Background: an optimization exercise with open tools, aiming at small area, a short achievable clock period and few clock cycles. Do not read the settings as production practice.
At most, simulation tests tie the RTL to the original design; equivalence was not proved.
No activity file was given, so power comes from the tool's default toggle rates.

== gamma ==
==> flow/design.v <==
module cic_core (
    input  wire sys_clk,
    input  wire block_rst,       
    input  wire dclk_in,         
    input  wire dio_in,          
    input  wire reset_held,      
    input  wire cancel,          
    output reg  dio_drive_low,   
    output reg  terminated,      
    output reg  busy             
);
    localparam [92:0] PRE_BITS =
        93'b111101000111001111110000100001001010001101011111010001110010000001011110010011100101111011000;
    localparam [3:0]
        ST_WAIT  = 4'd0,
        ST_TERM  = 4'd1,    
        ST_PRE   = 4'd2,    
        ST_DRAIN = 4'd3,    
        ST_CMD   = 4'd4,    
        ST_CPAD  = 4'd5,    
        ST_CWR   = 4'd6,    
        ST_VMARK = 4'd7,    
        ST_VRD   = 4'd8,    
        ST_VSYNC = 4'd9,    
        ST_VWR   = 4'd10,   
        ST_RACK  = 4'd11,   
        ST_DIE   = 4'd12;   
    reg  [3:0]   st;            
    reg  [6:0]   cnt;           
    reg          wait_act;      
    reg          cap_q;         
    reg          rbit;          
    reg          rst_q;         
    reg          cmd_hi;
    reg  [60:1]  mv;
    reg  [3:0]   p;             
    reg          eng_run;       
    reg          eng_wait;      
    reg          eng_v1;        
    reg          eng_v2;        
    reg          eng_v3;        
    reg  [1:0]   eng_rnd;
    reg  [3:0]   eng_x;         
    reg  [3:0]   eng_bs;        
    reg  [120:0] ring;
    reg  [6:0]   vw;
    reg          vpend;         
    reg          vfetch;        
    reg  [3:0]   va_a;          
    reg          va_carry;
    wire [3:0] m1  = mv[4:1],   m2  = mv[8:5],   m3  = mv[12:9],  m4  = mv[16:13];
    wire [3:0] m5  = mv[20:17], m6  = mv[24:21], m7  = mv[28:25], m8  = mv[32:29];
    wire [3:0] m9  = mv[36:33], m10 = mv[40:37], m11 = mv[44:41], m12 = mv[48:45];
    wire [3:0] m13 = mv[52:49], m14 = mv[56:53], m15 = mv[60:57];
    function [3:0] add4;
        input [3:0] a, b;
        input       ci;
        reg   [4:0] c;
        integer     i;
        begin
            c[0] = ci;
            for (i = 0; i < 4; i = i + 1) begin
                add4[i] = a[i] ^ b[i] ^ c[i];
                c[i+1]  = (a[i] & b[i]) | (c[i] & (a[i] ^ b[i]));
            end
        end
    endfunction
    function cout4;
        input [3:0] a, b;
        input       ci;
        reg   [4:0] c;
        integer     i;
        begin
            c[0] = ci;
            for (i = 0; i < 4; i = i + 1)
                c[i+1] = (a[i] & b[i]) | (c[i] & (a[i] ^ b[i]));
            cout4 = c[4];
        end
    endfunction
    wire [3:0] xe  = eng_x;
    wire [3:0] n1  = add4(m1, xe, 1'b1);
    wire [3:0] n2  = ~add4(n1, m2, 1'b1);
    wire [3:0] t3  = add4(m2, m3, 1'b1);
    wire       ca  = ~cout4(m2, m3, 1'b1);                  
    wire [3:0] n3b = add4(m2, {m3[2:0], 1'b1}, 1'b0);        
    wire [3:0] n3  = ca ? t3 : n3b;
    wire [3:0] n4a = add4(m3, m4, 1'b0);
    wire [3:0] n4  = ca ? n4a : add4(n3b, m4, 1'b0);
    wire [3:0] n5a = add4(n4a, m5, 1'b0);
    wire [3:0] n5b = add4({~m4[3], m4[2:0]}, m4[3] ? 4'd0 : m5, 1'b0);
    wire [3:0] n5  = ca ? n5a : n5b;
    wire [3:0] n6a = add4({~m5[3], m5[2:0]}, m5[3] ? 4'd0 : m6, 1'b0);
    wire [3:0] n6b = add4(m5, m6, 1'b1);
    wire [3:0] n6  = ca ? n6a : n6b;
    wire [3:0] bs  = ca ? m6 : n6b;                         
    wire [3:0] n7  = add4(eng_bs, m7, 1'b1);
    wire [3:0] n8  = add4(n7, m8, 1'b1);
    wire [3:0] n9  = add4(n8, m9, 1'b1);
    wire [3:0] n10 = add4(m9, m10, 1'b1);
    wire [3:0] n11 = add4(n10, m11, 1'b1);
    wire [3:0] n12 = add4(n11, m12, 1'b1);
    wire [3:0] n13 = add4(m12, m13, 1'b1);
    wire [3:0] n14 = add4(n13, m14, 1'b1);
    wire [3:0] n15 = add4(n14, m15, 1'b1);
    wire eng_busy = eng_run || eng_wait || eng_v1 || eng_v2 || eng_v3;
    wire eng_hold = eng_run || eng_wait || eng_v1 ||
                    (eng_v2 && p >= 4'd10) || (eng_v3 && p >= 4'd13);
    wire [3:0] nib  = {ring[2], ring[4], ring[6], ring[8]};
    wire [3:0] va_1 = {va_a[3] ^ ~nib[0], va_a[2:0]};
    wire [3:0] va_2 = {va_1[3] ^ (va_1[2] & ~va_1[1]), va_1[2] ^ ~va_1[1], va_1[1:0]};
    wire [3:0] va_3 = add4(va_2, nib, 1'b0);
    wire [3:0] va_5 = add4({va_3[2:0], 1'b0}, va_carry ? 4'd0 : 4'd7, 1'b0);
    wire [4:0] va_6 = {cout4(va_5, va_3, va_carry), add4(va_5, va_3, va_carry)};
    wire [3:0] va_7 = ~va_6[3:0];
    wire is_read = (st == ST_DRAIN) || (st == ST_CMD) || (st == ST_CPAD) ||
                   (st == ST_VRD);
    wire can_cap = !terminated && !rst_q && (st != ST_WAIT) && (st != ST_DIE) &&
                   !((st == ST_CWR) && eng_hold) && !vpend && !vfetch;
    reg [3:0] mp;
    always @(*) begin
        case (p)
            4'd1:  mp = m1;   4'd2:  mp = m2;   4'd3:  mp = m3;
            4'd4:  mp = m4;   4'd5:  mp = m5;   4'd6:  mp = m6;
            4'd7:  mp = m7;   4'd8:  mp = m8;   4'd9:  mp = m9;
            4'd10: mp = m10;  4'd11: mp = m11;  4'd12: mp = m12;
            4'd13: mp = m13;  4'd14: mp = m14;  default: mp = m15;
        endcase
    end
    reg wbit;
    always @(*) begin
        case (st)
            ST_PRE:   wbit = PRE_BITS[cnt];
            ST_CWR:   wbit = mp[0];
            ST_VMARK: wbit = ~cnt[0];                        
            ST_VWR:   wbit = va_a[3 - cnt[1:0]];              
            default:  wbit = 1'b0;                           
        endcase
    end
    wire drive0   = can_cap && !is_read && !wbit;            
    wire capture  = can_cap && !wait_act && !dclk_in;
    wire complete = wait_act && dclk_in;
    wire die_now  = complete && ((st == ST_DIE) ||
                    (cap_q && st == ST_CMD && cnt[0] && !cmd_hi && rbit));
    reg [3:0] st_a;
    reg [6:0] cnt_a;
    reg [3:0] p_a;
    always @(*) begin
        st_a  = st;
        cnt_a = cnt;
        p_a   = p;
        if (eng_v1)
            p_a = (n7 == 4'd0) ? 4'd1 : n7;
        if (cap_q) begin
            cnt_a = cnt + 7'd1;
            case (st)
                ST_PRE:   if (cnt == 7'd92) begin st_a = ST_DRAIN; cnt_a = 7'd0; end
                ST_DRAIN: if (cnt == 7'd7)  begin st_a = ST_CMD;   cnt_a = 7'd0; end
                ST_CMD: begin
                    if (cnt[0]) begin
                        cnt_a = 7'd0;
                        case ({cmd_hi, rbit})
                            2'b00:   st_a = ST_CPAD;
                            2'b01:   st_a = ST_DIE;
                            2'b10:   st_a = ST_VMARK;
                            default: st_a = ST_RACK;
                        endcase
                    end
                end
                ST_CPAD:  st_a = ST_CWR;
                ST_CWR: begin
                    p_a = p + 4'd1;
                    if (p == 4'hF) begin st_a = ST_CMD; cnt_a = 7'd0; end
                    else                 st_a = ST_CPAD;
                end
                ST_VMARK: if (cnt == 7'd7)   begin st_a = ST_VRD;   cnt_a = 7'd0; end
                ST_VRD:   if (cnt == 7'd119) begin st_a = ST_VSYNC; cnt_a = 7'd0; end
                ST_VSYNC: begin st_a = ST_VWR; cnt_a = 7'd0; end
                ST_VWR:   if (cnt == 7'd119) begin st_a = ST_CMD;   cnt_a = 7'd0; end
                ST_RACK:  begin st_a = ST_CMD; cnt_a = 7'd0; end
                default: ;
            endcase
        end
        if (st == ST_WAIT || rst_q) cnt_a = 7'd0;
    end
    wire kill       = block_rst || cancel;
    wire wait_act_d = !(kill || dclk_in) && (wait_act || can_cap);
    wire dd_d       = !(kill || dclk_in) && (wait_act ? dio_drive_low : drive0);
    wire term_d     = !block_rst && (terminated || cancel || die_now);
    wire [3:0] st_d = (rst_q || st == ST_WAIT) ? (reset_held ? ST_WAIT : ST_PRE) : st_a;
    wire eng_start = capture && (st == ST_CMD) && !cnt[0] && !dio_in;
    wire eng_end   = eng_run && (xe == 4'd0);                
    wire eng_rest   = eng_wait && eng_v3 && !eng_v2 && !eng_v1;   
    wire eng_run_d  = !rst_q && (eng_start || (eng_run && !eng_end) || eng_rest);
    wire eng_wait_d = !rst_q &&
                      ((eng_end && eng_rnd != 2'd2) || (eng_wait && !eng_rest));
    wire eng_v1_d   = !rst_q && eng_run;
    wire eng_v2_d   = !rst_q && eng_v1;
    wire eng_v3_d   = !rst_q && eng_v2;
    wire v_al    = &vw;
    wire v_rd    = cap_q && (st == ST_VRD);                  
    wire v_wr    = (v_rd && (v_al || cnt == 7'd0)) || (vpend && v_al);
    wire v_nx    = cap_q && ((st == ST_VSYNC) ||
                   (st == ST_VWR && cnt[1:0] == 2'd3 && cnt != 7'd119));
    wire v_ft    = (v_nx || vfetch) && v_al;                 
    wire vpend_d  = !rst_q && ((v_rd || vpend) && !v_wr);
    wire vfetch_d = !rst_q && ((v_nx || vfetch) && !v_ft);
    always @(posedge sys_clk) begin
        st            <= st_d;
        cnt           <= cnt_a;
        p             <= p_a;
        wait_act      <= wait_act_d;
        dio_drive_low <= dd_d;
        terminated    <= term_d;
        busy          <= ((st_a == ST_CWR) && (eng_run || eng_wait ||
                                                (eng_v1 && p_a >= 4'd10) || (eng_v2 && p >= 4'd13))) ||
                         ((v_rd || vpend) && !v_wr) || ((v_nx || vfetch) && !v_ft);
        cap_q         <= capture && !block_rst;
        rst_q         <= block_rst;
        eng_run       <= eng_run_d;
        eng_wait      <= eng_wait_d;
        eng_v1        <= eng_v1_d;
        eng_v2        <= eng_v2_d;
        eng_v3        <= eng_v3_d;
        if (capture)
            rbit <= dio_in;
        if (cap_q && st == ST_CMD && !cnt[0])
            cmd_hi <= rbit;
        if (!eng_busy) begin                       
            eng_x     <= m15;
            eng_rnd   <= 2'd0;
        end
        if (eng_rest)                              
            eng_x     <= n15;
        if (eng_run) begin
            eng_x     <= xe - 4'd1;
            eng_bs    <= bs;
            if (xe == 4'd0) eng_rnd <= eng_rnd + 2'd1;
        end
        if (eng_run)
            mv[4:1] <= n1;
        else if (cap_q && st == ST_DRAIN && cnt[2])
            mv[4:1] <= {mv[3:1], rbit};               
        if (rst_q)
            mv[24:5] <= 20'hB8F41;                    
        else if (eng_run)
            mv[24:5] <= {n6, n5, n4, n3, n2};
        if (rst_q)
            mv[36:25] <= 12'hC75;                     
        else if (eng_v1)
            mv[36:25] <= {n9, n8, n7};
        if (rst_q)
            mv[48:37] <= 12'h16D;                     
        else if (eng_v2)
            mv[48:37] <= {n12, n11, n10};
        if (rst_q)
            mv[60:49] <= 12'h89E;                     
        else if (eng_v3)
            mv[60:49] <= {n15, n14, n13};
        ring  <= {v_wr ? rbit : ring[0], ring[120:1]};
        vpend  <= vpend_d;
        vfetch <= vfetch_d;
        if (v_wr)
            vw <= 7'b0111111;                      
        else if (v_ft)
            vw <= 7'b0101010;                      
        else
            vw <= v_al ? 7'b0000001 : {vw[5:0], vw[6] ^ vw[5]};
        if (v_ft) begin
            va_a     <= va_7;
            va_carry <= va_6[4];
        end else if (cap_q && st == ST_CMD) begin
            va_a     <= 4'd5;
            va_carry <= 1'b1;
        end
    end
endmodule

○ ○ ○ ○ ○

Your task
Please give again only the lines from the start of the material through the line holding "At most, simulation", exactly as they are written.

Answer for this exercise
Background: an optimization exercise with open tools, aiming at small area, a short achievable clock period and few clock cycles. Do not read the settings as production practice.
At most, simulation tests tie the RTL to the original design; equivalence was not proved.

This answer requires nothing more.